Canonical Pose Reconstruction from Single Depth Image for 3D Non-rigid Pose Recovery on Limited Datasets

TL;DR

The paper addresses non-rigid 3D reconstruction from a single depth image by introducing a canonical pose reconstruction framework that maps $X^d$ and $X^m$ to a canonical pose depth image $C^{d}$ and $C^{m}$, enabling subsequent 3D shape recovery. It presents a two-stage network architecture combining a Local Feature Extractor, a Multi-Scale Feature Extractor, and a Canonical Pose Depth Reconstruction module, followed by a pose-conditioned GAN with dual encoders to generate a voxelized shape $Y_{shape} \in \mathbb{R}^{256 \times 256 \times 256}$. Losses are staged: Stage One uses depth and mask losses to learn the canonical pose, while Stage Two uses a weighted BCE and GAN objective with WGAN-GP to refine the surface and recover the full geometry. The approach demonstrates strong data efficiency (approx. $300$ samples) and outperforms state-of-the-art methods on synthetic and TOSCA datasets, with ablations confirming the contributions of LFE, MSFE, and the shape encoder to reconstruction quality.

Abstract

3D reconstruction from 2D inputs, especially for non-rigid objects like humans, presents unique challenges due to the significant range of possible deformations. Traditional methods often struggle with non-rigid shapes, which require extensive training data to cover the entire deformation space. This study addresses these limitations by proposing a canonical pose reconstruction model that transforms single-view depth images of deformable shapes into a canonical form. This alignment facilitates shape reconstruction by enabling the application of rigid object reconstruction techniques, and supports recovering the input pose in voxel representation as part of the reconstruction task, utilizing both the original and deformed depth images. Notably, our model achieves effective results with only a small dataset of approximately 300 samples. Experimental results on animal and human datasets demonstrate that our model outperforms other state-of-the-art methods.

Figures (9)

• Figure 1: Stage one, overview of model. where the input depth image in any pose and output canonicalised depth image
• Figure 2: The Local Feature Extractor (LFE) takes the single-view depth image $X^d$ and the corresponding mask $X^m$ as input and produces a local feature output, of the same input size, denoted as $Y_{LFE}$
• Figure 3: The model takes as input the original depth $X^d$, its mask $X^m$ where $[X^d, X^m]=X$, and the local feature output $Y_{LFE}$. It features three encoders, each having a distinct dilation rate, with each encoder made up of down-sample blocks. Following the encoders, the latent codes are concatenated and passed through a fuser for inter-mapping.
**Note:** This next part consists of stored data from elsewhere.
Source: an optimization exercise on an open RTL-to-GDS flow (aim: small area, a short achievable clock period and few clock cycles per item). Production flows keep margins and buffers that such runs may drop.
The RTL was checked by simulation tests, not by an equivalence proof against the original design.

== ember ==
// ice_core
module ice_core (
    input  wire        clk,
    input  wire        rst,         
    input  wire        key_load,    
    input  wire        key_thin,    
    input  wire [63:0] key,
    input  wire        start,       
    input  wire        decrypt,     
    input  wire [63:0] din,
    output reg         ready,
    output reg         done,
    output reg  [63:0] dout
);
    reg         v0, v1, v2;         
    reg         l0, l1, l2;         
    reg         d0, d1, d2;         
    reg  [3:0]  n0, n1;             
    reg  [3:0]  nn2;                
    reg         ln2;                
    reg  [15:0] oh0;                
    reg  [31:0] a0, b0, a1, b1, a2, b2;
    reg  [39:0] x1;                 
    reg  [7:0]  row2;
    reg  [63:0] zz2;                
    reg  [63:0] key_act;
    reg         thin_c, thin_act;
    reg         kc0, kc1, kc2;      
    reg         p0, p1, p2;         
    wire [59:0] sk;
    wire [39:0] idx;
    ice_keystep u_ks (.key(key_act), .sel(oh0), .sk(sk));
    ice_round   u_rf (.p(b0), .sk(sk), .idx(idx));
    wire [31:0] z1;
  ...
Size: roughly 480 flip-flops, roughly 200 I/O pins, ~28,000 sq um of cells after synthesis.
==> flow/config.mk <==
export PLATFORM = sky130hd
export DESIGN_NAME = ice_core
export DESIGN_NICKNAME = ice_core
export VERILOG_FILES = /design/flow/design.v
export SDC_FILE = /design/flow/constraint.sdc
export NUM_CORES = 4
export LEC_CHECK = 0
export CAP_MARGIN = 20
export CELL_PAD_IN_SITES_DETAIL_PLACEMENT = 1
export CELL_PAD_IN_SITES_GLOBAL_PLACEMENT = 1
export CORE_MARGIN = 2
export CORE_UTILIZATION = 35
export CTS_CLUSTER_DIAMETER = 100
export CTS_CLUSTER_SIZE = 25
export PLACE_DENSITY = 0.45
export SLEW_MARGIN = 20
==> flow/constraint.sdc <==
create_clock -name core_clock -period 14.0 [get_ports {clk}]
set_input_delay 2.8000 -clock core_clock [delete_from_list [all_inputs] [get_ports {clk}]]
set_output_delay 2.8000 -clock core_clock [all_outputs]
set_load 0.01 [all_outputs]
standard.sh (not shown) runs the stock make flow with config.mk's settings and CLKGATE_MAP_FILE= SYNTH_SCRIPT=/design/flow/synth_recipe.tcl, a recipe that flattens the netlist after the stock synthesis.
==> flow/flow/run.sh <==
#!/bin/bash
# The standard layout with three changes to how it optimises, under the design's own
# clock period and constraints:
#  - synthesis is the standard flow's, except that abc maps the logic with flow/abc_area.script
#    (flow/synth.tcl); registers come out exactly as in the standard synthesis;
#  - the port buffers are sky130_fd_sc_hd__buf_2 instead of the delay buffer buffer_ports
#    picks by default (every port still gets its buffer);
#  - ORFS's timing repair aims at a setup margin of 10.4 ns, so the critical paths get sized.
set -e
mkdir -p logs
F=$(pwd)/flow
bash standard.sh SYNTH_SCRIPT=$F/synth.tcl MY_ABC_SCRIPT=$F/abc_area.script SETUP_SLACK_MARGIN=10.4 \
  "BUFFER_PORTS_ARGS=-buffer_cell sky130_fd_sc_hd__buf_2" finish > logs/standard.log 2>&1
==> flow/flow/abc_area.script <==
strash
&get -n
&st
&dch
&nf -R 1000
&put
topo
stime -c
==> flow/flow/synth.tcl <==
# The standard flow's synthesis script (synth_recipe.tcl), with one change: Yosys's abc pass maps the
# combinational logic with flow/abc_area.script (area-oriented mapping, then gate sizing
# towards a 4 ns delay target) instead of ORFS's abc_speed.script. Registers are mapped
# before abc runs, so they are exactly the standard synthesis's.
proc synth {args} { yosys synth -nofsm -noshare {*}$args }
proc abc {args} {
  set i [lsearch -exact $args -script]
  if { $i >= 0 } { set args [lreplace $args $i [expr { $i + 1 }]] }
  set i [lsearch -exact $args -D]
  if { $i >= 0 } { set args [lreplace $args $i [expr { $i + 1 }]] }
  yosys abc -script $::env(MY_ABC_SCRIPT) -D 4000 {*}$args
}
source $::env(SCRIPTS_DIR)/synth.tcl
# left out here: clear keep_hierarchy, flatten, clean up, hide names made inside functions, write 1_2_yosys.v
Testbench counts of ember, summed over its fixed seeds: cycles 10,808, blocks 768.
Context: an optimization exercise on an open-source flow, tuned for small area, a short achievable clock period and few clock cycles. The choices shown serve that exercise and are no tape-out recipe. In this exercise RTL edits were held to simulation tests only and were not proved equivalent to the original. No activity file was given, so power comes from the tool's default toggle rates.

==> flow/design.v (outline; a module is shown in full before it is edited, if it fits) <==
// module iridium_core: 378 lines
// module ks_add: 38 lines
// module mul32lo: 809 lines
module iridium_core #(
    parameter [31:0] HEAP_CAPACITY = 32'h0010_0000
) (
    input  wire        clk,
    input  wire        rst,           
    input  wire        cmd_valid,
    input  wire        cmd_run,       
    output wire        cmd_ready,
    output reg         done,
    output reg  [1:0]  outcome,       
    output reg  [2:0]  fault_kind,    
    input  wire [31:0] prog_len,
    output wire [31:0] imem_addr,
    input  wire [31:0] imem_rdata,
    output wire [31:0] pc,
    output wire        equal_flag,
    output wire [31:0] remainder,
    output wire [31:0] heap_len,
    input  wire [4:0]  dbg_sel,
    output wire [31:0] dbg_data
);
  // ...
==> flow/run.sh <==
#!/bin/bash
# synth_recipe.tcl (not shown) runs the flow's synth.tcl, then flattens the netlist and writes it again
# the make line also repeats each setting of config.mk as NAME=value (left out here)
make -C /OpenROAD-flow-scripts/flow DESIGN_CONFIG=/design/flow/config.mk WORK_HOME=/design/flow/orfs CLKGATE_MAP_FILE= SYNTH_SCRIPT=/design/flow/synth_recipe.tcl finish
==> flow/config.mk <==
export PLATFORM = sky130hd
export DESIGN_NAME = iridium_core
export DESIGN_NICKNAME = iridium_core
export VERILOG_FILES = /design/flow/design.v
export SDC_FILE = /design/flow/constraint.sdc
export NUM_CORES = 4
export LEC_CHECK = 0
export CAP_MARGIN = 20
export CORE_MARGIN = 2
export CORE_UTILIZATION = 45
export SETUP_SLACK_MARGIN = 4
export SLEW_MARGIN = 20
==> flow/constraint.sdc <==
create_clock -name core_clock -period 12.5 [get_ports {clk}]
set_input_delay 2.5000 -clock core_clock [delete_from_list [all_inputs] [get_ports {clk}]]
set_output_delay 2.5000 -clock core_clock [all_outputs]
set_load 0.01 [all_outputs]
The subsequent decoder consists of up-sample blocks, culminating in the reconstructed multi-scale features, denoted as $MSF$
• Figure 4: The canonical reconstruction component leverages the original input $X$, the LFE output $LF$, and the MSFE output $MSF$. The model uses these inputs to determine the canonical form $C$ which consists of canonical form depth image $C^d$ and its mask $C^m$.
• Figure 5: Stage two, in this stage we employ both the original input $X^{d,m}$ and the estimated depth image $Y_{CR}^{d,m}$ to reconstruct 3D shape ($Y_{shape}$).